The Boers and the British both feared the consequences of arming Africans. The memories of the Zulu and other tribal conflicts were still fresh, and they recognised that whoever won would have to deal with the consequences of a mass militarisation of the tribes. There was therefore an unwritten agreement that this war would be a “white man's war”. At the outset, British officials instructed all white magistrates in the Natal Colony to appeal to Zulu ama-khosi to remain neutral, and President Kruger sent emissaries asking them to stay out of it. However, in some cases there were old scores to be settled and some Africans, such as the Swazis, were eager to enter the war with the specific aim of reclaiming land which had been confiscated by the Boers. As the war went on there was greater involvement of Africans, and in particular large numbers became embroiled in the conflict on the British side, either voluntarily or involuntarily. By the end of the war, many blacks had been armed and had shown conspicuous gallantry in roles such as scouts, messengers, watchmen in blockhouses, and auxiliaries.
And there were more flashpoints outside of the war; on 6 May 1902 at Holkrantz in the southeastern Transvaal, a Zulu faction had their cattle stolen and their people mistreated by the Boers as a punishment for helping the British. The local Boer officer then sent an insulting message to the tribe, challenging them to take back their cattle. The Zulus attacked at night, and in a mutual bloodbath, the Boers lost 56 killed and 3 wounded, while the Africans suffered 52 killed and 48 wounded.[54] The official statistics of blacks who had served as combatants or non-combatants, and who died in the concentration camps, are unreliable. Many black combatants were dumped in unmarked graves, and most of the superintendents of the concentration camps did not record the deaths of black inmates. After the war the British government went to great lengths to attempt to conciliate Boer opinion to the extent of refusing to officially recognise the military contribution made by blacks by issuing campaign medals. It was felt that the Boers would already feel insecure and angry at the arming of blacks, and granting medals would have prejudiced the stability of the region. Boer insecurity and the British government’s favouring of Boer over African interests caused much bitterness, and did much to shape the racial politics of the region.

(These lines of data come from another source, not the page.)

===== src/stc_pkg.sv =====
// Package for the 16-bit timer/counter: register map, fields, reset values
package stc_pkg;

  // ***************************************************************
  // Register map (byte-wide registers on the plain port)
  // ***************************************************************
  localparam logic [2:0] ADDR_CONTROL    = 3'h0;
  localparam logic [2:0] ADDR_COUNT_LOW  = 3'h1;
  localparam logic [2:0] ADDR_COUNT_HIGH = 3'h2;
  localparam logic [2:0] ADDR_FLAGS      = 3'h3;
  localparam logic [2:0] ADDR_IRQ_ENABLE = 3'h4;

  // ***************************************************************
  // Field layout and reset values
  // ***************************************************************
  typedef struct packed {
    logic       wide_access_mode;
    logic       sysclk_from_crystal;
    logic [1:0] input_divide_sel;
    logic       crystal_osc_enable;
    logic       sync_bypass;
    logic       source_select;
    logic       count_run;
  } stc_ctrl_s;

  localparam stc_ctrl_s CTRL_RESET     = 8'h00;
  localparam logic [7:0] BYTE_ZERO     = 8'h00;
  localparam logic [15:0] COUNT_RESET  = 16'h0000;
  localparam logic [15:0] COUNT_TOP    = 16'hFFFF;
  localparam int          OVF_BIT      = 0;
  localparam int          IRQ_EN_BIT   = 0;

  // ***************************************************************
  // Timing: the instruction cycle is four oscillator clocks
  // ***************************************************************
  localparam int         SYS_CLK_HZ   = 40000000;
  localparam int         INSTR_DIV    = 4;
  localparam logic [1:0] INSTR_LAST   = 2'(INSTR_DIV - 1);
  localparam logic [1:0] PHASE_RESET  = 2'h0;
  localparam logic [2:0] PRESC_RESET  = 3'h0;
  localparam logic [1:0] PINS_INPUT   = 2'h3;
  localparam logic [1:0] PINS_ZERO    = 2'h0;

endpackage : stc_pkg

The British offered terms of peace on various occasions, notably in March 1901, but were rejected by Botha. The last of the Boers surrendered in May 1902 and the war ended with the Treaty of Vereeniging signed on 31 May 1902. Although the British had won, this came at a cost; the Boers were given £3,000,000 for reconstruction and were promised eventual limited self-government, which was granted in 1906 and 1907. The treaty ended the existence of the South African Republic and the Orange Free State as independent Boer republics and placed them within the British Empire. The Union of South Africa was established as a member of the Commonwealth in 1910.
In all, the war had cost around 75,000 lives; 22,000 British soldiers (7,792 killed in battle, the rest through disease), between 6,000 and 7,000 Boer fighters, and, mainly in the concentration camps, between 20,000 to 28,000 Boer civilians (mainly women and children) and perhaps 20,000 black Africans (both on the battlefield and in the concentration camps). During the conflict, 78 Victoria Crosses (VC) — the highest and most prestigious award in the British armed forces for bravery in the face of the enemy — were awarded to British and Colonial soldiers. See List of Boer War Victoria Cross recipients.

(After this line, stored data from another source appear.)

## src/rtl/dtc_pkg.sv

```systemverilog
package dtc_pkg;
    // --------------------------------------------------------------
    // Register map
    // --------------------------------------------------------------
    localparam logic [7:0] DTC_ADDR_MODE_ONE   = 8'h00; // mode_register_one image
    localparam logic [7:0] DTC_ADDR_MODE_TWO   = 8'h01; // Dynamic termination, preamble, CRC, chop
    localparam logic [7:0] DTC_ADDR_MODE_FIVE  = 8'h02; // mode_register_five image
    localparam logic [7:0] DTC_ADDR_LATENCY    = 8'h03; // Column, additive, parity latency
    localparam logic [7:0] DTC_ADDR_STATUS     = 8'h04; // Termination state, read only

    // --------------------------------------------------------------
    // Field positions
    // --------------------------------------------------------------
    localparam int DTC_M1_DLL_EN_BIT    = 0;  // Bit zero: delay-locked loop enable
    localparam int DTC_M5_BUF_DIS_BIT   = 5;  // Bit five: input buffer disable in power down
    localparam int DTC_M2_DYN_EN_BIT    = 0;
    localparam int DTC_M2_PRE2_BIT      = 1;  // Two-cycle preamble
    localparam int DTC_M2_CRC_BIT       = 2;
    localparam int DTC_M2_CHOP_BIT      = 3;  // Fixed four-beat chop
    localparam int DTC_LAT_CWL_LSB      = 0;
    localparam int DTC_LAT_AL_LSB       = 8;
    localparam int DTC_LAT_PL_LSB       = 16;

    // --------------------------------------------------------------
    // Reset values
    // --------------------------------------------------------------
    localparam logic [31:0] DTC_RST_MODE_ONE  = 32'h0000_0001;
    localparam logic [31:0] DTC_RST_MODE_TWO  = 32'h0000_0000;
    localparam logic [31:0] DTC_RST_MODE_FIVE = 32'h0000_0000;
    localparam logic [31:0] DTC_RST_LATENCY   = 32'h0000_0009;

    // --------------------------------------------------------------
    // Timing
    // --------------------------------------------------------------
    localparam int DTC_CLK_PERIOD_PS      = 10000;
    localparam int DTC_ASYNC_MIN_PS       = 1000;  // 1.0 ns least delay
    localparam int DTC_ASYNC_MAX_PS       = 9000;  // 9.0 ns longest delay
    localparam int DTC_ASYNC_MIN_CYC_I    = (DTC_ASYNC_MIN_PS + DTC_CLK_PERIOD_PS - 1) / DTC_CLK_PERIOD_PS;
    localparam int DTC_ASYNC_MAX_CYC_I    = DTC_ASYNC_MAX_PS / DTC_CLK_PERIOD_PS;
    // Longest bound rounds down to zero cycles; one cycle is the floor
    localparam int DTC_ASYNC_CYC          = (DTC_ASYNC_MAX_CYC_I < 1) ? 1 : DTC_ASYNC_MAX_CYC_I;
    localparam int DTC_PRE1_ON_SUB        = 2;
    localparam int DTC_PRE2_ON_SUB        = 3;
    localparam int DTC_OFF_CHOP_ADD       = 2;
    localparam int DTC_OFF_BURST_ADD      = 4;
    localparam int DTC_OFF_CRC_ADD        = 5;
    localparam int DTC_LEAD_SUB           = 1;
    localparam int DTC_DLY_DEPTH          = 64;   // Pipeline length for pin latency

    // --------------------------------------------------------------
    // Termination selection
    // --------------------------------------------------------------
    typedef enum logic [1:0] {
        DTC_TERM_PARK,
        DTC_TERM_NOM,
        DTC_TERM_WR
    } dtc_term_e;
endpackage : dtc_pkg

```

## src/rtl/dtc_delay_line.sv

```systemverilog
`timescale 1ns/10ps
`default_nettype none
// --------------------------------------------------------------
// Variable tap delay line for the termination pin
// --------------------------------------------------------------
module dtc_delay_line
    import dtc_pkg::*;
(
    input  wire logic       clock_in,
    input  wire logic       rst_in,
    input  wire logic       bit_in,
    input  wire logic [5:0] tap_in,
    output logic            bit_out
);
    logic [DTC_DLY_DEPTH-1:0] line_r;
    logic [DTC_DLY_DEPTH-1:0] line_nxt;

    // Shift one stage per cycle
    always_comb begin
        line_nxt = {line_r[DTC_DLY_DEPTH-2:0], bit_in};
    end

    always_ff @(posedge clock_in or posedge rst_in) begin
        if (rst_in) begin
            line_r <= '0;
        end else begin
            line_r <= line_nxt;
        end
    end

    // Tap zero is the sample taken on the last edge
    assign bit_out = line_r[tap_in];
endmodule : dtc_delay_line
`default_nettype wire

```

## src/rtl/dtc_term_ctrl.sv

```systemverilog
// Chosen here: strobed register access and the address map.
`timescale 1ns/10ps
`default_nettype none
module dtc_term_ctrl
    import dtc_pkg::*;
(
    input  wire logic        clock_in,
    input  wire logic        rst_in,
    input  wire logic        term_pin_in,
    input  wire logic        clk_enable_in,
    input  wire logic        write_cmd_in,
    input  wire logic        write_chop_in,
    input  wire logic [7:0]  addr_in,
    input  wire logic [31:0] wdata_in,
    input  wire logic        wr_in,
    input  wire logic        rd_in,
    output logic [31:0]      rdata_out,
    output logic [1:0]       term_sel_out,
    output logic             async_mode_out
);
    // --------------------------------------------------------------
    // Registers
    // --------------------------------------------------------------
    logic [31:0] mode_one_r, mode_one_nxt;
    logic [31:0] mode_two_r, mode_two_nxt;
    logic [31:0] mode_five_r, mode_five_nxt;
    logic [31:0] latency_r, latency_nxt;
    logic [31:0] rdata_r, rdata_nxt;

    logic [7:0]  write_latency;
    logic        async_mode;
    logic        dyn_en;
    logic        buf_dis;

    assign async_mode    = ~mode_one_r[DTC_M1_DLL_EN_BIT];
    assign dyn_en        = mode_two_r[DTC_M2_DYN_EN_BIT] & ~async_mode;
    assign buf_dis       = mode_five_r[DTC_M5_BUF_DIS_BIT];
    assign write_latency = latency_r[DTC_LAT_CWL_LSB +: 8] + latency_r[DTC_LAT_AL_LSB +: 8]
                         + latency_r[DTC_LAT_PL_LSB +: 8];

    // Register writes and read data; unmapped reads return zero
    always_comb begin
        mode_one_nxt  = mode_one_r;
        mode_two_nxt  = mode_two_r;
        mode_five_nxt = mode_five_r;
        latency_nxt   = latency_r;
        rdata_nxt     = 32'h0000_0000;
        if (wr_in) begin
            unique case (addr_in)
                DTC_ADDR_MODE_ONE:  mode_one_nxt  = wdata_in;
                DTC_ADDR_MODE_TWO:  mode_two_nxt  = wdata_in;
                DTC_ADDR_MODE_FIVE: mode_five_nxt = wdata_in;
                DTC_ADDR_LATENCY:   latency_nxt   = wdata_in;
                default: ;
            endcase
        end
        if (rd_in) begin
            unique case (addr_in)
                DTC_ADDR_MODE_ONE:  rdata_nxt = mode_one_r;
                DTC_ADDR_MODE_TWO:  rdata_nxt = mode_two_r;
                DTC_ADDR_MODE_FIVE: rdata_nxt = mode_five_r;
                DTC_ADDR_LATENCY:   rdata_nxt = latency_r;
                DTC_ADDR_STATUS:    rdata_nxt = {29'h0, async_mode_out, term_sel_out};
                default:            rdata_nxt = 32'h0000_0000;
            endcase
        end
    end

    always_ff @(posedge clock_in or posedge rst_in) begin
        if (rst_in) begin
            mode_one_r  <= DTC_RST_MODE_ONE;
            mode_two_r  <= DTC_RST_MODE_TWO;
            mode_five_r <= DTC_RST_MODE_FIVE;
            latency_r   <= DTC_RST_LATENCY;
            rdata_r     <= 32'h0000_0000;
        end else begin
            mode_one_r  <= mode_one_nxt;
            mode_two_r  <= mode_two_nxt;
            mode_five_r <= mode_five_nxt;
            latency_r   <= latency_nxt;
            rdata_r     <= rdata_nxt;
        end
    end
    assign rdata_out = rdata_r;

    // --------------------------------------------------------------
    // Latency arithmetic
    // --------------------------------------------------------------
    logic [7:0] on_lat;
    logic [7:0] off_lat;
    logic [7:0] lead_lat;
    logic [5:0] pin_tap;
    logic       pre2;
    logic       crc_on;

    assign pre2   = mode_two_r[DTC_M2_PRE2_BIT];
    assign crc_on = mode_two_r[DTC_M2_CRC_BIT];

    // Sums wrap at eight bits; the tap keeps the low six bits, so latencies beyond the line depth are out of range
    always_comb begin
        on_lat   = write_latency - (pre2 ? 8'(DTC_PRE2_ON_SUB) : 8'(DTC_PRE1_ON_SUB));
        lead_lat = write_latency - 8'(DTC_LEAD_SUB);
        if (crc_on) begin
            off_lat = write_latency + 8'(DTC_OFF_CRC_ADD);
        end else if (write_chop_in | mode_two_r[DTC_M2_CHOP_BIT]) begin
            off_lat = write_latency + 8'(DTC_OFF_CHOP_ADD);
        end else begin
            off_lat = write_latency + 8'(DTC_OFF_BURST_ADD);
        end
        pin_tap = (on_lat == 8'h00) ? 6'h00 : 6'(on_lat - 8'h01);
    end

    // Pin delayed by the direct on/off latency for synchronous mode
    logic pin_late;
    dtc_delay_line u_pin_line (
        .clock_in (clock_in),
        .rst_in   (rst_in),
        .bit_in   (term_pin_in),
        .tap_in   (pin_tap),
        .bit_out  (pin_late)
    );

    // --------------------------------------------------------------
    // Write window and power-down tracking
    // --------------------------------------------------------------
    logic [7:0] wr_cnt_r, wr_cnt_nxt;
    logic [7:0] wr_on_r, wr_on_nxt;
    logic [7:0] wr_off_r, wr_off_nxt;
    logic       wr_busy_r, wr_busy_nxt;
    logic       pd_r, pd_nxt;
    logic [7:0] lead_cnt_r, lead_cnt_nxt;
    logic       pin_blk_r, pin_blk_nxt;
    logic       wr_active;

    // A new write restarts the window; back-to-back writes drop what remains of the earlier one
    always_comb begin
        wr_cnt_nxt  = wr_cnt_r;
        wr_on_nxt   = wr_on_r;
        wr_off_nxt  = wr_off_r;
        wr_busy_nxt = wr_busy_r;
        if (write_cmd_in && dyn_en) begin
            wr_cnt_nxt  = 8'h01;
            wr_on_nxt   = on_lat;
            wr_off_nxt  = off_lat;
            wr_busy_nxt = 1'b1;
        end else if (wr_busy_r) begin
            wr_cnt_nxt  = wr_cnt_r + 8'h01;
            wr_busy_nxt = (wr_cnt_r < wr_off_r);
        end
        pd_nxt = ~clk_enable_in;
        // Lead window reloaded through power down and counted down from exit: pin_blk_r held for lead latency, yet it masks the pin only while pd_r is set
        if (~clk_enable_in && buf_dis) begin
            lead_cnt_nxt = lead_lat;
        end else if (lead_cnt_r != 8'h00) begin
            lead_cnt_nxt = lead_cnt_r - 8'h01;
        end else begin
            lead_cnt_nxt = 8'h00;
        end
        pin_blk_nxt = buf_dis & (~clk_enable_in | (lead_cnt_r != 8'h00));
    end

    assign wr_active = wr_busy_r && (wr_cnt_r >= wr_on_r) && (wr_cnt_r < wr_off_r);

    always_ff @(posedge clock_in or posedge rst_in) begin
        if (rst_in) begin
            wr_cnt_r   <= 8'h00;
            wr_on_r    <= 8'h00;
            wr_off_r   <= 8'h00;
            wr_busy_r  <= 1'b0;
            pd_r       <= 1'b0;
            lead_cnt_r <= 8'h00;
            pin_blk_r  <= 1'b0;
        end else begin
            wr_cnt_r   <= wr_cnt_nxt;
            wr_on_r    <= wr_on_nxt;
            wr_off_r   <= wr_off_nxt;
            wr_busy_r  <= wr_busy_nxt;
            pd_r       <= pd_nxt;
            lead_cnt_r <= lead_cnt_nxt;
            pin_blk_r  <= pin_blk_nxt;
        end
    end

    // --------------------------------------------------------------
    // Termination selection
    // --------------------------------------------------------------
    dtc_term_e term_r, term_nxt;
    logic      async_r;
    logic      nom_req;

    // Async mode follows the pin after one cycle, 10 ns, beyond the 1.0 to 9.0 ns band
    always_comb begin
        if (async_mode) begin
            nom_req = term_pin_in;
        end else begin
            nom_req = pin_late;
        end
        if (pin_blk_r && pd_r) begin
            nom_req = 1'b0;
        end
        // Priority chain: write and nominal requests may stand together
        if (wr_active) begin
            term_nxt = DTC_TERM_WR;
        end else if (nom_req) begin
            term_nxt = DTC_TERM_NOM;
        end else begin
            term_nxt = DTC_TERM_PARK;
        end
    end

    always_ff @(posedge clock_in or posedge rst_in) begin
        if (rst_in) begin
            term_r  <= DTC_TERM_PARK;
            async_r <= 1'b0;
        end else begin
            term_r  <= term_nxt;
            async_r <= async_mode;
        end
    end
    assign term_sel_out   = term_r;
    assign async_mode_out = async_r;

    // --------------------------------------------------------------
    // Checks
    // --------------------------------------------------------------
    AST_ASYNC_ON: assert property (@(posedge clock_in) disable iff (rst_in)
        (async_mode && $past(async_mode) && term_pin_in && !wr_active && !(pin_blk_r && pd_r))
        |=> (term_sel_out == DTC_TERM_NOM))
        else $error("async nominal not reached in time");
    AST_ASYNC_OFF: assert property (@(posedge clock_in) disable iff (rst_in)
        (async_mode && !term_pin_in && !wr_active) |=> (term_sel_out == DTC_TERM_PARK))
        else $error("async park not reached in time");
    AST_ASYNC_SEL: assert property (@(posedge clock_in) disable iff (rst_in)
        async_mode_out == !$past(mode_one_r[DTC_M1_DLL_EN_BIT]))
        else $error("async mode does not follow loop enable");
    AST_WR_PRIO: assert property (@(posedge clock_in) disable iff (rst_in)
        wr_active |=> (term_sel_out == DTC_TERM_WR))
        else $error("write termination lost priority");
    AST_WR_ON: assert property (@(posedge clock_in) disable iff (rst_in)
        (write_cmd_in && dyn_en && !pre2 && !crc_on && write_latency > 8'd3 && write_latency < 8'd40)
        ##1 (!write_cmd_in)[*1] |-> (term_sel_out != DTC_TERM_WR))
        else $error("write termination too early");
    AST_WR_SUM: assert property (@(posedge clock_in) disable iff (rst_in)
        write_cmd_in && dyn_en |=> wr_off_r == 8'($past(write_latency)
            + ($past(crc_on) ? DTC_OFF_CRC_ADD
            : $past(write_chop_in | mode_two_r[DTC_M2_CHOP_BIT]) ? DTC_OFF_CHOP_ADD : DTC_OFF_BURST_ADD)))
        else $error("off latency not derived from sum");
    AST_PD_BLOCK: assert property (@(posedge clock_in) disable iff (rst_in)
        (buf_dis && !clk_enable_in && $past(!clk_enable_in) && !wr_active && $past(buf_dis))
        |=> (term_sel_out != DTC_TERM_NOM))
        else $error("nominal termination in power down");
    AST_NO_DYN: assert property (@(posedge clock_in) disable iff (rst_in)
        (!wr_busy_r) |=> (term_sel_out != DTC_TERM_WR))
        else $error("write termination without write");
endmodule : dtc_term_ctrl
`default_nettype wire

```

The Second Boer War cast long shadows over the history of the South African region. The predominantly agrarian society of the former Boer republics was profoundly and fundamentally affected by the scorched earth policy of Roberts and Kitchener. The devastation of both Boer and black African populations in the concentration camps and through war and exile were to have a lasting effect on the demography and quality of life in the region. Many exiles and prisoners were unable to return to their farms at all; others attempted to do so but were forced to abandon the farms as unworkable given the damage caused by farm burning and salting of the fields in the course of the scorched earth policy. Destitute Boers and black Africans swelled the ranks of the unskilled urban poor competing with the "uitlanders" on the mines.[55]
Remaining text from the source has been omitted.